The White House named a new inspector general for the Department of Interior late Thursday, one day after a Senate Committee excoriated the Obama administration for leaving top government internal watchdog positions unfilled for years.

In a brief announcement, the White House Thursday night said President Obama intends to nominate Mary Kendall as the inspector general for the Department of Interior.

The Interior Department’s watchdog post has gone vacant nearly the entire Obama presidency — a total of 2,291 days, according to the Project on Government Oversight, a watchdog group that tracks the openings and has reported extensively on the myriad corruption problems involved with failing to fill these roles.

Kendall, a former state and federal prosecutor, has serve as Interior’s acting inspector general for nearly the entire Obama presidency. She previously spent more than 10 years as counsel for the Environmental Protection Agency and became deputy inspector at Interior in 1999.

Several GOP House members sent a letter to Obama Wednesday emphasizing the need for a permanent inspector general at Interior, including House Majority Leader Kevin McCarthy, Natural Resources Committee Chairman Rob Bishop and Oversight and Government Reform Committee Chairman Jason Chaffetz.

But Kendall’s nomination is unlikely to quell their concern.

In their letter to Obama, the group said Kendall’s tenure has been the subject of “recent, significant congressional oversight and controversy …”

“Because acting inspectors general are inherently less independent than their permanent counterparts, however, stakeholders do not have full confidence that their work is credible.”

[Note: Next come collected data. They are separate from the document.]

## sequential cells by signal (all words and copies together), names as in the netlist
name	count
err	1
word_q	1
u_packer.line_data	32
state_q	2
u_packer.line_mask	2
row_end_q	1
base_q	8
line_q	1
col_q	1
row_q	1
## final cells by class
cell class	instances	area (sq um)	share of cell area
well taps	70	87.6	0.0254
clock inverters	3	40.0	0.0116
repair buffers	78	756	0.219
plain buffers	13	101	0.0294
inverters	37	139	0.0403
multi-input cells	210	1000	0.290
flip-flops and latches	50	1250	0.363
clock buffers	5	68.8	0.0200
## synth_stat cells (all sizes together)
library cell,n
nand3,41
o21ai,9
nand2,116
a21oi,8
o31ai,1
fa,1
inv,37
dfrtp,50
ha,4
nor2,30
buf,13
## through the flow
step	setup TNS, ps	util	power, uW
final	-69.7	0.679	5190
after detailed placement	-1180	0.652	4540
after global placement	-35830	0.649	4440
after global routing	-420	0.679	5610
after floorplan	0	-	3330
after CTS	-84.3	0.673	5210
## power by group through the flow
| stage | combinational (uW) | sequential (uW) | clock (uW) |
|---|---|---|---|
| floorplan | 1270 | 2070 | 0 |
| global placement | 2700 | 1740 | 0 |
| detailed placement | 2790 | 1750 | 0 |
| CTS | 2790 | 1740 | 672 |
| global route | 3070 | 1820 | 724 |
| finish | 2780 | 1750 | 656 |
## config.mk

```make
export PLATFORM = sky130hd
export DESIGN_NAME = fetch_stage
export DESIGN_NICKNAME = d
export VERILOG_FILES = /design/src/rtl/fetch_stage.sv
export SDC_FILE = /design/constraint.sdc
export NUM_CORES = 1
export LEC_CHECK = 0
export ABC_AREA = 0
export BUFFER_PORTS_ARGS = -buffer_cell sky130_fd_sc_hd__buf_4
export CORE_MARGIN = 2
export CORE_UTILIZATION = 25
export CTS_BUF_LIST = sky130_fd_sc_hd__clkbuf_4 sky130_fd_sc_hd__clkbuf_8
export DETAILED_ROUTE_END_ITERATION = 16
export PLACE_DENSITY = 0.52
export SLEW_MARGIN = 10
export SYNTH_ARGS = -nofsm -noshare
export SYNTH_HDL_FRONTEND = slang
export SYNTH_SLANG_ARGS = --single-unit
```

## constraint.sdc

```tcl
create_clock -name Clk -period 2.2 [get_ports Clk]
set_input_delay 0.22 -clock Clk [delete_from_list [all_inputs] [get_ports Clk]]
set_output_delay 0.22 -clock Clk [all_outputs]
set_load 0.02 [all_outputs]
```
--- src/rtl/psram_pkg.sv ---
// psram_pkg: shared PSRAM opcodes, init-sequencer state encoding and opcode lookup.
package psram_pkg;

    localparam logic [7:0] PSRAM_CMD_RSTEN = 8'h66;
    localparam logic [7:0] PSRAM_CMD_RST   = 8'h99;
    localparam logic [7:0] PSRAM_CMD_QPI   = 8'h35;

    typedef enum logic [2:0] {
        ST_PWRUP,
        ST_CE,
        ST_SHIFT,
        ST_HOLD,
        ST_GAP,
        ST_DONE
    } psram_init_state_t;

    function automatic logic [7:0] psram_opcode(input logic [1:0] cmd);
        return cmd == 2'd0 ? PSRAM_CMD_RSTEN :
               cmd == 2'd1 ? PSRAM_CMD_RST   : PSRAM_CMD_QPI;
    endfunction

endpackage

--- src/rtl/psram_spi_byte_tx.sv ---
// psram_spi_byte_tx: single-bit SPI byte shifter, 16 clk cycles per byte, MSB first.
module psram_spi_byte_tx (
    input  logic       clk,
    input  logic       rst_n,
    input  logic       i_start,
    input  logic [7:0] i_byte,
    output logic       o_sck,
    output logic       o_so,
    output logic       o_busy,
    output logic       o_done
);

    logic       r_busy;
    logic [3:0] r_p;
    logic [7:0] r_byte;

    always_ff @(posedge clk or negedge rst_n) begin
        if (!rst_n) begin
            r_busy <= 1'b0;
            r_p    <= '0;
            r_byte <= '0;
        end else if (i_start && !r_busy) begin
            r_busy <= 1'b1;
            r_p    <= '0;
            r_byte <= i_byte;
        end else if (r_busy) begin
            r_p    <= r_p + 4'd1;
            r_busy <= r_p != 4'hF;
        end
    end

    // bit index advances on even phases, so data moves only while sck is low
    assign o_sck  = r_busy & r_p[0];
    assign o_so   = r_busy & r_byte[3'd7 - r_p[3:1]];
    assign o_busy = r_busy;
    assign o_done = r_busy & (r_p == 4'hF);

endmodule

On Wednesday the Senate Homeland Security and Government Affairs Committee also weighed in with a hearing titled: “Watchdogs needed: Top Government Investigator Positions Left Unfilled for Years.”

Danielle Brian, POGO’s executive director, testified that right now there are seven inspector general vacancies awaiting Senate confirmation. The shortest vacancy is at the CIA, which has gone 123 days without a permanent IG or nominee and the longest vacancy is at the Interior Department.

She also blasted the president for failing to appoint a permanent IG at the Veterans Affairs Department, which has gone 519 days without one despite the reports in the Washington Examiner and other publications that the acting inspector general, Richard Griffin, has repeatedly come under scrutiny.

In one instance, amid the scandal over veteran deaths and VA falsified wait lists, Griffin added language to a draft inspector general report that undermined a whistleblower’s claims, according to an email released by the House Veterans Affairs’ Committee.

Allowing acting inspector generals to serve in permanent IG roles is one of the most “pervasive threats to IG independence and effectiveness,” Brian testified.

“POGO believes it is no coincidence that so many longtime acting IGs have found their independence called into question on front pages of newspapers across the country — especially when those acting officials make it known they are auditioning for the role of permanent IG,” she said.